Filter sql based on C# List instead of a filter table
Asked Answered
M

1

0

Say I have a table with the following data:

enter image description here

Now I want to filter by the primary keys department and number. I have a list of department and number combinations that have to be filtered in code. In my mind, I would create a join that results in the following:

select * from employee e
inner join dynamicTable dyn on e.Department = dyn.Department 
                           and e.Number = dyn.Number;

dynamicTable is my List in C# code that has the primary keys to filter, but I don't know how to pass this list to the database level.

I dont't want to load everything from my employees table and that filter in code by linq or something else, because I have millions of employees in my database.

I already thought about combining the primary_keys and create a where in (...), but firebird has restriction to max 1500 records in a where in.

Database used is Firebird version 2.1

Menagerie answered 16/5, 2017 at 9:27 Comment(10)
"have millions of employees in my database." - as a matter of interest, how large is your DB file and how many tables you have there. select count(*) from RDB$RELATIONS where rdb$relation_type=0 and ( rdb$System_flag is null or rdb$System_flag=0 ) Maybe you'd really think about upgrading FB...Buffoon
I have 92 tables, and there are a cuple of tables that have a huge amount of rows. This is because there are many pay transactions and user actions that have to be saved and evaluated... Updating FB is not so easy , because there are near to one hundred of clients out there with a 2.1 version and updating means testing!! But what benefit would an update be?Menagerie
and the file size? according to www.translate.ru -> ibase.ru/profitmed FB 2.5 is faster with indexes and general I/O, which should benefit those very "long" tables. FB 3.0 is probably yet better, but personally I do have doubts how much polished it is.

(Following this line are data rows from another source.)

===== config.mk =====
export PLATFORM = sky130hd
export DESIGN_NAME = main_control_fsm
export DESIGN_NICKNAME = d
export VERILOG_FILES = /design/src/rtl/main_control_fsm.sv
export SDC_FILE = /design/constraint.sdc
export NUM_CORES = 1
export LEC_CHECK = 0
export CORE_MARGIN = 4
export CORE_UTILIZATION = 34
export DETAILED_ROUTE_END_ITERATION = 12
export PLACE_DENSITY = 0.73
export SYNTH_ARGS = -nofsm -noshare
export SYNTH_HDL_FRONTEND = slang
export SYNTH_SLANG_ARGS = --single-unit
export TNS_END_PERCENT = 30

===== constraint.sdc =====
create_clock -name clk -period 2 [get_ports clk]
set_clock_uncertainty 0.1 [all_clocks]
set_input_delay 0.4 -clock clk [delete_from_list [all_inputs] [get_ports clk]]
set_output_delay 0.4 -clock clk [all_outputs]
set_load 0.005 [all_outputs]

Additionally 2.5 makes more Monitoring Tables and introduces Tracing API for investigating bottlenecks. See 2.5 relnotes. 2.1 clients can usually work with 2.5 server without any changes, while it is not recommended. So if you have ONE server, then perhaps after testing you can make just a switch, and then slowly pull clients up.Buffoon
Unfortunately there is not one server, every client has it's own server, I do connect to the clients by a wcf service and load the data right there. I do this because firebird has no build in secure transport, and the connection to the clients is not always a high speed connection, so I compress the loaded data aditionally before snending the response. One point not to forget is, the heavy part is not only on the database, the loaded data has to be mapped to xml/ dataset or to an equivalent datasource for the reports. This is a very memory eating point.Menagerie
typical solution to let interbase/firebird through public networks was ZeeBeDee - however this requires connections to be at least stable. It encrypts, compresses, but is not made for mobile-like network when connection is often dropped/restored. Frankly, for scheduled syncs i'd rather make delta files like encrypted xxxx.json.7z and transfer those files by any transport then. Would not like to make not always predictable WAN conditions have direct impact on db serverBuffoon
Yes, I am on the way to make a synchronization mechanism, but that's not trivial in every point, I am developing on a good architecture for this. But the point with te delta files is new for me, are there any real life examples of your idea?Menagerie
Nope, but there were a lot of discussions about strategies for implementing replication. And there are number of 3rd party services for replication in Firebird, on of those would be merged into mainstream with FB4. I guess your tasks looks like partial replication, when One True main database has all the remote offices data, and remote offices only have shards of the database relevant for them. You may try bottom link at ibase.ru/admin via translate.ru - but they are old and discussing strategies, again.Buffoon
Exactly, I need only a prt of the database. But I think it is better to do it by hand, there are to many if this that thats.. :-) Thank you very much for your interest!Menagerie
firebirdfaq.org/faq249 and translate.ru with ibase.ru/d_repl or codenet.ru/db/interbase/Interbase-Replications or perhaps even repl2.narod.ru or sql.ru/forum/357703-a/replikaciya or rsdn.org/forum/db/1269536.flatBuffoon
rsdn.org/forum/db/734788.flat rsdn.org/forum/db/1222455.flat#1222455Buffoon
J
4

Personally I can see two tricks you can pursue. And one "blast from the past" more.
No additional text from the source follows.